Dozens of actors have given memorable performances as corrupt cops over the years, including Harvey Keitel in Bad Lieutenant (1992), Gary Oldman in The Professional (1994) and Richard Gere in Internal Affairs (1990).

Denzel Washington won an Oscar for his performance as a dirty cop in Training Day in 2001.

“I didn’t try to stack myself up against Harvey Keitel or any of those other performances because if I were to think that way I’d have shot myself in the foot before I got out of the gate,” Mr Harrelson told a press conference, “because those were amazing performances”.

“To me it was about coming to believe that I could be a cop. That was my hardest thing,” Mr Harrelson said.

To prepare for the role, the free spirit rode along with Los Angeles policemen on patrol, which he said helped him to believe he could play the role.

“And then to jump into the ring with these people (pointing to his co-stars and director Oren Moverman), they make it all much more believable,” he said.

In the film, Mr Harrelson plays a hardened, reckless officer who patrols the streets of Los Angeles, dealing out punishment as he sees fit until suddenly finding himself at the centre of a corruption scandal.

The story is based on a real life Los Angeles Police Department public embarrassment in the 1990s.
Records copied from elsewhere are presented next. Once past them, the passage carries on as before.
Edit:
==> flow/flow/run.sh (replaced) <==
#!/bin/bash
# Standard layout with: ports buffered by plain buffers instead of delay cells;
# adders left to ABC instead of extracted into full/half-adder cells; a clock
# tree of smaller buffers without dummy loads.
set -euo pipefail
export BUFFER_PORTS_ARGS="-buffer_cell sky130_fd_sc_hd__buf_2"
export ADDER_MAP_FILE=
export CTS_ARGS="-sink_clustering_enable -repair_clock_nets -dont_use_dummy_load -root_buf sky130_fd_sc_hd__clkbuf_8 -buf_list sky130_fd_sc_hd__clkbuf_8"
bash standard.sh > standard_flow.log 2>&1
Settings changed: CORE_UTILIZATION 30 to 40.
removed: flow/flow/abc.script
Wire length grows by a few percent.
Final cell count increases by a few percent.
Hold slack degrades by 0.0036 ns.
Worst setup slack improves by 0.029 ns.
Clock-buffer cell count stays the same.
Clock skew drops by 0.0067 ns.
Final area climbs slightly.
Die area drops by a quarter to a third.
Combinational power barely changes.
Background: an optimization exercise with open tools, aiming at a short achievable clock period and few clock cycles. Do not read the settings as production practice. No functional check of the RTL was part of any run shown here. No activity file was given, so power comes from the tool's default toggle rates.

==> design/flow/design.v <==
module regfile(clk, rst, we, wa, wd, q01, q02, q03, q04, q05, q06, q07, q08, q09, q10, q11, q12, q13, q14, q15, q16, q17, q18, q19, q20, q21, q22, q23, q24, q25, q26, q27, q28, q29, q30, q31);
   input         clk;
   input         rst;
   input         we;
   input [4:0]   wa;
   input [31:0]  wd;
   output [31:0] q01;
   assign q01 = rf[1];
   output [31:0] q02;
   assign q02 = rf[2];
   output [31:0] q03;
   assign q03 = rf[3];
   output [31:0] q04;
   assign q04 = rf[4];
   output [31:0] q05;
   assign q05 = rf[5];
   output [31:0] q06;
   assign q06 = rf[6];
   output [31:0] q07;
   assign q07 = rf[7];
   output [31:0] q08;
   assign q08 = rf[8];
   output [31:0] q09;
   assign q09 = rf[9];
   output [31:0] q10;
   assign q10 = rf[10];
   output [31:0] q11;
   assign q11 = rf[11];
   output [31:0] q12;
   assign q12 = rf[12];
   output [31:0] q13;
   assign q13 = rf[13];
   output [31:0] q14;
   assign q14 = rf[14];
   output [31:0] q15;
   assign q15 = rf[15];
   output [31:0] q16;
   assign q16 = rf[16];
   output [31:0] q17;
   assign q17 = rf[17];
   output [31:0] q18;
   assign q18 = rf[18];
   output [31:0] q19;
   assign q19 = rf[19];
   output [31:0] q20;
   assign q20 = rf[20];
   output [31:0] q21;
   assign q21 = rf[21];
   output [31:0] q22;
   assign q22 = rf[22];
   output [31:0] q23;
   assign q23 = rf[23];
   output [31:0] q24;
   assign q24 = rf[24];
   output [31:0] q25;
   assign q25 = rf[25];
   output [31:0] q26;
   assign q26 = rf[26];
   output [31:0] q27;
   assign q27 = rf[27];
   output [31:0] q28;
   assign q28 = rf[28];
   output [31:0] q29;
   assign q29 = rf[29];
   output [31:0] q30;
   assign q30 = rf[30];
   output [31:0] q31;
   assign q31 = rf[31];
   reg [31:0]    rf [1:31];
   integer       i;
   always @(posedge clk) begin
      if (rst) begin
         for (i = 1; i < 32; i = i + 1)
           rf[i] <= 32'd0;
      end else if (we && wa != 5'd0)
        rf[wa] <= wd;
   end
endmodule
module mips( clk, rst, imem_addr, imem_dout, dmem_addr, dmem_din, dmem_be, dmem_wren, dmem_dout );
   input         clk;
   input         rst;
   output [31:0] imem_addr;
   input [31:0]  imem_dout;
   output [31:0] dmem_addr;
   output [31:0] dmem_din;
   output [3:0]  dmem_be;
   output        dmem_wren;
   input [31:0]  dmem_dout;
   localparam RSPLIT = 2;             
   localparam NC     = 1 << RSPLIT;   
   wire [31:0]   rf_rd [0:31];
   wire          wb_en;
   wire [4:0]    wb_rd;
   wire [31:0]   wb_val;
   assign rf_rd[0] = 32'd0;
   regfile U_RF (.clk(clk), .rst(rst), .we(wb_en), .wa(wb_rd), .wd(wb_val),
                 .q01(rf_rd[1]),  .q02(rf_rd[2]),  .q03(rf_rd[3]),  .q04(rf_rd[4]),
                 .q05(rf_rd[5]),  .q06(rf_rd[6]),  .q07(rf_rd[7]),  .q08(rf_rd[8]),
                 .q09(rf_rd[9]),  .q10(rf_rd[10]), .q11(rf_rd[11]), .q12(rf_rd[12]),
                 .q13(rf_rd[13]), .q14(rf_rd[14]), .q15(rf_rd[15]), .q16(rf_rd[16]),
                 .q17(rf_rd[17]), .q18(rf_rd[18]), .q19(rf_rd[19]), .q20(rf_rd[20]),
                 .q21(rf_rd[21]), .q22(rf_rd[22]), .q23(rf_rd[23]), .q24(rf_rd[24]),
                 .q25(rf_rd[25]), .q26(rf_rd[26]), .q27(rf_rd[27]), .q28(rf_rd[28]),
                 .q29(rf_rd[29]), .q30(rf_rd[30]), .q31(rf_rd[31]));
   reg [31:0]    pc;
   wire [31:0]   ir = imem_dout;
   wire [5:0]    op = ir[31:26];
   wire [5:0]    fn = ir[5:0];
   wire [4:0]    rs = ir[25:21];
   wire [4:0]    rt = ir[20:16];
   wire [4:0]    rd = ir[15:11];
   wire          d_rtype = (op == 6'b000000);
   wire          d_addu  = d_rtype && (fn == 6'b100001);
   wire          d_subu  = d_rtype && (fn == 6'b100011);
   wire          d_ori   = (op == 6'b001101);
   wire          d_lw    = (op == 6'b100011);
   wire          d_sw    = (op == 6'b101011);
   wire          d_beq   = (op == 6'b000100);
   wire          d_j     = (op == 6'b000010);
   wire [4:0]    d_dst   = d_rtype ? rd : rt;
   wire          d_wr    = (d_addu | d_subu | d_ori | d_lw) && (d_dst != 5'd0);
   wire          d_use_rs = d_rtype | d_ori | d_lw | d_sw | d_beq;
   wire          d_use_rt = d_rtype | d_beq;    
   reg           e_wr, e_load, e_store, e_beq, e_sub, e_ori, e_imm;
   reg [4:0]     e_rd, e_rs, e_rt;
   reg [15:0]    e_imm16;
   reg [31:0]    e_pc4;
   reg [31:0]    e_ca [0:NC-1];
   reg [31:0]    e_cb [0:NC-1];
   reg           m_wr, m_load;
   reg [4:0]     m_rd;
   reg [31:0]    m_res;
   reg [31:0]    dm_addr, dm_din;
   reg           dm_wren;
   reg           w_wr;
   reg [4:0]     w_rd;
   reg [31:0]    w_val;
   wire          stall = e_load && e_wr &&
                 ((d_use_rs && rs == e_rd) || (d_use_rt && rt == e_rd));
   wire          fa_m = m_wr && (m_rd == e_rs);
   wire          fa_w = w_wr && (w_rd == e_rs);
   wire          fb_m = m_wr && (m_rd == e_rt);
   wire          fb_w = w_wr && (w_rd == e_rt);
   wire [31:0]   a_rf = e_ca[e_rs[RSPLIT-1:0]];
   wire [31:0]   b_rf = e_cb[e_rt[RSPLIT-1:0]];
   wire [31:0]   a = fa_m ? m_res : fa_w ? w_val : a_rf;
   wire [31:0]   b = fb_m ? m_res : fb_w ? w_val : b_rf;
   wire [31:0]   imm32 = {{16{e_imm16[15] & ~e_ori}}, e_imm16};
   wire [31:0]   bop = e_imm ? imm32 : b;
   wire [31:0]   sum = a + (e_sub ? ~bop : bop) + {31'd0, e_sub};
   wire [31:0]   res = e_ori ? (a | imm32) : sum;
   wire          taken = e_beq && (a == b);
   wire [31:0]   target = e_pc4 + {imm32[29:0], 2'b00};
   always @(posedge clk) begin
      if (rst)
        pc <= 32'd0;
      else if (taken)
        pc <= target;
      else if (stall)
        pc <= pc;
      else if (d_j)
        pc <= {pc[31:28], ir[25:0], 2'b00};
      else
        pc <= pc + 32'd4;
   end
   integer k;
   always @(posedge clk) begin
      if (rst || taken || stall) begin
         e_wr <= 1'b0; e_load <= 1'b0; e_store <= 1'b0; e_beq <= 1'b0;
      end else begin
         e_wr <= d_wr; e_load <= d_lw; e_store <= d_sw; e_beq <= d_beq;
      end
      e_sub <= d_subu;
      e_ori <= d_ori;
      e_imm <= d_ori | d_lw | d_sw;
      e_rd <= d_dst;
      e_rs <= rs;
      e_rt <= rt;
      e_imm16 <= ir[15:0];
      e_pc4 <= pc + 32'd4;
      for (k = 0; k < NC; k = k + 1) begin
         e_ca[k] <= rf_rd[{rs[4:RSPLIT], k[RSPLIT-1:0]}];
         e_cb[k] <= rf_rd[{rt[4:RSPLIT], k[RSPLIT-1:0]}];
      end
   end
   always @(posedge clk) begin
      if (rst) begin
         m_wr <= 1'b0; m_load <= 1'b0; dm_wren <= 1'b0;
      end else begin
         m_wr <= e_wr; m_load <= e_load; dm_wren <= e_store;
      end
      m_rd <= e_rd;
      m_res <= res;
      dm_addr <= sum;
      dm_din <= (m_load && fb_m) ? dmem_dout : b;
   end
   assign wb_en  = m_wr;
   assign wb_rd  = m_rd;
   assign wb_val = m_load ? dmem_dout : m_res;
   always @(posedge clk) begin
      if (rst)
        w_wr <= 1'b0;
      else
        w_wr <= m_wr;
      w_rd <= m_rd;
      w_val <= wb_val;
   end
   assign imem_addr = pc;
   assign dmem_addr = dm_addr;
   assign dmem_din  = dm_din;
   assign dmem_wren = dm_wren;
   assign dmem_be   = 4'b1111;
endmodule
Directed by Oren Moverman, who was nominated for an Oscar in 2009 for The Messenger and co-written by crime fiction legend James Ellroy (L.A. Confidential), the film also stars Ben Foster, Robin Wright, Sigourney Weaver, Steve Buscemi and Ice Cube.

When asked about buzz in Toronto that he is deserving of an Oscar nod for his performance in Rampart, Mr Harrelson recalled an encounter with director Milos Forman who had previously pushed him to give a stellar performance in The People Versus Larry Flynt (1996).

“I ran into Milos Forman in New York and he’d just seen (Moverman’s) The Messenger and he said, ‘Now you won’t be able to say that Larry Flynt was your best film’,” Mr Harrelson said.

Certainly, his co-stars think so too.

“Woody is so humble about these things,” piped in Ben Foster. “He’s a national treasure.”

“You see a man who willingly loses his... marbles on the screen and he went there and he continues to go there. He’s one of the finest actors we have and to compare him to anyone else is ridiculous and embarrassing.”